I finally did it - I shaved my head!

Last night I caught sight of myself in the mirror with my real hair pulled back in a pony tail with my many bald spots showing through. And I thought, that's it - it's time, I look hideous. I discussed it with my hubby who played devil's advocate and stressed to me that there was no turning back once I did it so to make sure I was sure. As he put it, I can still throw on a hat and go to the store (with my real hair) or around the house.....but you can't hide bald!

So we started off with the clippers on #3, then took it down to #1 - but after a picky night's sleep, in the morning we shaved it off with a razor. After it was all off, it was shocking to see how far this has progressed since I found my first dime-sized spot 2 months ago. Obviously the prednisone isn't working - doc!

It feels AMAZING! What a relief and feeling of freedom! I feel like I am thumbing my nose at alopecia -- it's not going to beat me. We sat outside all day with the warm breeze blowing on my scalp and the sun shining down on it. It feels so good to not be worried about if my spots are showing.

This was such a huge step in my healing process. I spent the whole week reading through all the blogs and posts on this site and looking at everyone's pictures that they posted and it has helped so much to take this step and know that it was the right thing for me to do. I posted a bunch of pictures under my profile, hopefully they will help others just like everyone else's have helped me in this process.

And I also have to give out thanks to my very special and supportive husband, Dave. He has been such a pillar for me on this journey - he makes me feel loved and beautiful every day. I can be me without reservations.


I can't wait for the day that I can proudly walk out in public with my bald head like so many here have done. That will be my next step, but for now I have to get used to the new me.

Views: 33

Comment by Cheryl on April 5, 2010 at 1:47pm
Yay!!! It is like an Easter present to yourself. You are now reborn ... and new! Congrats for embracing it and not letting AA get you down :)
Comment by Petra on April 5, 2010 at 3:21pm
Hi Jenna and congrats. I'm happy that you are feeing better with your new look. Keep smiling :-)
Comment by Kari M on April 6, 2010 at 10:27pm
I lost mine 15 years ago . . . the prednisone worked but did so many nasty things to my body and mind it wasn't worth it to me . . .
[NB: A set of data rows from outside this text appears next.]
===== config.mk =====
export PLATFORM = sky130hd
export DESIGN_NAME = seg_scan_driver
export DESIGN_NICKNAME = d
export VERILOG_FILES = /design/src/rtl/seg_pkg.sv /design/src/rtl/seg_bin2bcd_seq.sv /design/src/rtl/seg_scan_driver.sv
export SDC_FILE = /design/constraint.sdc
export NUM_CORES = 1
export LEC_CHECK = 0
export BUFFER_PORTS_ARGS = -buffer_cell sky130_fd_sc_hd__buf_2
export CAP_MARGIN = 20
export CORE_UTILIZATION = 60
export CTS_BUF_LIST = sky130_fd_sc_hd__clkbuf_16
export DETAILED_ROUTE_END_ITERATION = 10
export GPL_ROUTABILITY_DRIVEN = 1
export HOLD_SLACK_MARGIN = 0.12
export PLACE_DENSITY = 0.9
export SETUP_SLACK_MARGIN = 0.15
export SYNTH_ARGS = -nofsm -noshare
export SYNTH_HDL_FRONTEND = slang
export SYNTH_SLANG_ARGS = --single-unit

===== constraint.sdc =====
create_clock -name clk -period 5.24 [get_ports clk]
set_input_delay 0.786 -clock clk [delete_from_list [all_inputs] [get_ports clk]]
set_output_delay 0.786 -clock clk [all_outputs]
set_load 0.005 [all_outputs]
When I finally got to the point that I was really patchy, I did the same thing: trimmed it down to about 1" and then said "forget it!" and shaved it all off.

I have universalis, and although it has been a journey, I don't miss my hair any more. My boys (12,10,7) think I look funny when they see old pics of me with hair . . . wigs never fit my lifestyle, so it's been hats and scarves for over a decade, and occasionally nothing at all.
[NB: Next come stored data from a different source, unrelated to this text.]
<file path="src/rtl/act_skew_feeder_if.sv">
// Handshake and skewed-output bundle between an activation source, the feeder
// and the systolic array it drives.
interface act_skew_feeder_if #(
  parameter int ACT_WIDTH      = 8,
  parameter int ARRAY_SIZE     = 2,
  parameter int TILE_LEN_WIDTH = 8
);
  logic                             start;
  logic [TILE_LEN_WIDTH-1:0]        tile_len;
  logic                             in_valid;
  logic                             in_ready;
  logic [ACT_WIDTH*ARRAY_SIZE-1:0]  in_data;
  logic [ACT_WIDTH*ARRAY_SIZE-1:0]  act_data_out;
  logic [ARRAY_SIZE-1:0]            act_valid_out;
  logic                             busy;
  logic                             done;

  modport master (
    output start, tile_len, in_valid, in_data,
    input  in_ready, act_data_out, act_valid_out, busy, done
  );

  modport slave (
    input  start, tile_len, in_valid, in_data,
    output in_ready, act_data_out, act_valid_out, busy, done
  );
endinterface

</file>
<file path="src/rtl/act_skew_feeder.sv">
// Skews row-aligned activation vectors into the diagonal wavefront a systolic
// array consumes: lane k is delayed k cycles, with tile framing and a done pulse.
module act_skew_feeder #(
  parameter int ACT_WIDTH      = 8,
  parameter int ARRAY_SIZE     = 2,
  parameter int TILE_LEN_WIDTH = 8
) (
  input  logic              clk,
  input  logic              reset,
  act_skew_feeder_if.slave  bus
);

  localparam int DRAIN_W = $clog2(ARRAY_SIZE + 1);

  typedef enum logic [1:0] {
    IDLE   = 2'd0,
    STREAM = 2'd1,
    DRAIN  = 2'd2
  } state_t;

  state_t                          state_r;
  logic [TILE_LEN_WIDTH-1:0]       remaining_r;
  logic [DRAIN_W-1:0]              drain_cnt_r;
  logic                            in_ready_r;
  logic                            busy_r;
  logic                            done_r;
  logic                            accept_s;
  logic [ACT_WIDTH*ARRAY_SIZE-1:0] act_data_s;
  logic [ARRAY_SIZE-1:0]           act_valid_s;

  assign accept_s          = bus.in_valid & in_ready_r;
  assign bus.in_ready      = in_ready_r;
  assign bus.busy          = busy_r;
  assign bus.done          = done_r;
  assign bus.act_data_out  = act_data_s;
  assign bus.act_valid_out = act_valid_s;

  // Tile sequencing: count accepted vectors, then let the deepest lane empty.
  always_ff @(posedge clk or posedge reset) begin
    if (reset) begin
      state_r     <= IDLE;
      remaining_r <= {TILE_LEN_WIDTH{1'b0}};
      drain_cnt_r <= {DRAIN_W{1'b0}};
      in_ready_r  <= 1'b0;
      busy_r      <= 1'b0;
      done_r      <= 1'b0;
    end else begin
      done_r <= 1'b0;
      case (state_r)
        IDLE: begin
          if (bus.start && (bus.tile_len != {TILE_LEN_WIDTH{1'b0}})) begin
            state_r     <= STREAM;
            remaining_r <= bus.tile_len;
            in_ready_r  <= 1'b1;
            busy_r      <= 1'b1;
          end else begin
            state_r <= IDLE;
          end
        end
        STREAM: begin
          if (accept_s) begin
            remaining_r <= remaining_r - TILE_LEN_WIDTH'(1);
            if (remaining_r == TILE_LEN_WIDTH'(1)) begin
              state_r     <= DRAIN;
              drain_cnt_r <= DRAIN_W'(ARRAY_SIZE);
              in_ready_r  <= 1'b0;
            end else begin
              state_r <= STREAM;
            end
          end else begin
            state_r <= STREAM;
          end
        end
        DRAIN: begin
          drain_cnt_r <= drain_cnt_r - DRAIN_W'(1);
          if (drain_cnt_r == DRAIN_W'(1)) begin
            state_r <= IDLE;
            busy_r  <= 1'b0;
            done_r  <= 1'b1;
          end else begin
            state_r <= DRAIN;
          end
        end
        default: begin
          state_r     <= IDLE;
          remaining_r <= {TILE_LEN_WIDTH{1'b0}};
          drain_cnt_r <= {DRAIN_W{1'b0}};
          in_ready_r  <= 1'b0;
          busy_r      <= 1'b0;
        end
      endcase
    end
  end

  for (genvar k = 0; k < ARRAY_SIZE; k++) begin : g_lane
    logic [ACT_WIDTH-1:0] data_r  [0:k];
    logic                 valid_r [0:k];
    logic [ACT_WIDTH-1:0] head_s;

    // Non-accepted cycles inject zero data so invalid lanes read as zero.
    assign head_s = accept_s ? bus.in_data[k*ACT_WIDTH +: ACT_WIDTH] : {ACT_WIDTH{1'b0}};

    // Lane k delay line of depth k+1; shifts every cycle regardless of state.
    always_ff @(posedge clk or posedge reset) begin
      if (reset) begin
        for (int j = 0; j <= k; j++) begin
          data_r[j]  <= {ACT_WIDTH{1'b0}};
          valid_r[j] <= 1'b0;
        end
      end else begin
        data_r[0]  <= head_s;
        valid_r[0] <= accept_s;
        for (int j = 1; j <= k; j++) begin
          data_r[j]  <= data_r[j-1];
          valid_r[j] <= valid_r[j-1];
        end
      end
    end

    assign act_data_s[k*ACT_WIDTH +: ACT_WIDTH] = data_r[k];
    assign act_valid_s[k]                       = valid_r[k];
  end

endmodule

</file>
<file path="src/flat_wrapper.sv">
// flat-port wrapper written by rule: the top's interface ports become plain ports
module act_skew_feeder_flat 
#(
  parameter int ACT_WIDTH      = 8,
  parameter int ARRAY_SIZE     = 2,
  parameter int TILE_LEN_WIDTH = 8
)
  (clk, reset, bus_start, bus_tile_len, bus_in_valid, bus_in_data, bus_in_ready, bus_act_data_out, bus_act_valid_out, bus_busy, bus_done);
  act_skew_feeder_if #(.ACT_WIDTH(ACT_WIDTH), .ARRAY_SIZE(ARRAY_SIZE), .TILE_LEN_WIDTH(TILE_LEN_WIDTH)) bus_i ();
  input  logic clk;
  input  logic reset;
  input wire logic [$bits(bus_i.start)-1:0] bus_start;
  input wire logic [$bits(bus_i.tile_len)-1:0] bus_tile_len;
  input wire logic [$bits(bus_i.in_valid)-1:0] bus_in_valid;
  input wire logic [$bits(bus_i.in_data)-1:0] bus_in_data;
  output wire logic [$bits(bus_i.in_ready)-1:0] bus_in_ready;
  output wire logic [$bits(bus_i.act_data_out)-1:0] bus_act_data_out;
  output wire logic [$bits(bus_i.act_valid_out)-1:0] bus_act_valid_out;
  output wire logic [$bits(bus_i.busy)-1:0] bus_busy;
  output wire logic [$bits(bus_i.done)-1:0] bus_done;
  assign bus_i.start = bus_start;
  assign bus_i.tile_len = bus_tile_len;
  assign bus_i.in_valid = bus_in_valid;
  assign bus_i.in_data = bus_in_data;
  assign bus_in_ready = bus_i.in_ready;
  assign bus_act_data_out = bus_i.act_data_out;
  assign bus_act_valid_out = bus_i.act_valid_out;
  assign bus_busy = bus_i.busy;
  assign bus_done = bus_i.done;
  act_skew_feeder #(.ACT_WIDTH(ACT_WIDTH), .ARRAY_SIZE(ARRAY_SIZE), .TILE_LEN_WIDTH(TILE_LEN_WIDTH)) u_core (.clk(clk), .reset(reset), .bus(bus_i));
endmodule
</file>
<file path="config.mk">
export PLATFORM = sky130hd
export DESIGN_NAME = act_skew_feeder_flat
export DESIGN_NICKNAME = d
export VERILOG_FILES = /design/src/rtl/act_skew_feeder_if.sv /design/src/rtl/act_skew_feeder.sv /design/src/flat_wrapper.sv
export SDC_FILE = /design/constraint.sdc
export NUM_CORES = 1
export LEC_CHECK = 0
export ABC_AREA = 1
export CAP_MARGIN = 10
export CORE_MARGIN = 4
export CORE_UTILIZATION = 35
export CTS_BUF_LIST = sky130_fd_sc_hd__clkbuf_4 sky130_fd_sc_hd__clkbuf_8 sky130_fd_sc_hd__clkbuf_16
export DETAILED_ROUTE_END_ITERATION = 8
export PLACE_DENSITY = 0.66
export SLEW_MARGIN = 10
export SYNTH_ARGS = -nofsm -noshare
export SYNTH_HDL_FRONTEND = slang
export SYNTH_SLANG_ARGS = --single-unit
</file>
<file path="constraint.sdc">
create_clock -name clk -period 1.8 [get_ports clk]
set_input_delay 0.36 -clock clk [delete_from_list [all_inputs] [get_ports clk]]
set_output_delay 0.36 -clock clk [all_outputs]
set_load 0.005 [all_outputs]
</file>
In the mean time, I get to help women who are undergoing chemotherapy deal with their imminent hair loss, which helps remind me of all the reasons I am blessed. . . www.stylishnoggins.com
Comment by Judith on April 25, 2011 at 11:41am
I commend you on your bravery! I suffer from lichen planopilaris and I'm still in the stages of hiding the spots. It is shear torture! I know eventually I am going to take this step, just not there yet. Can I ask what kind of wig you are wearing?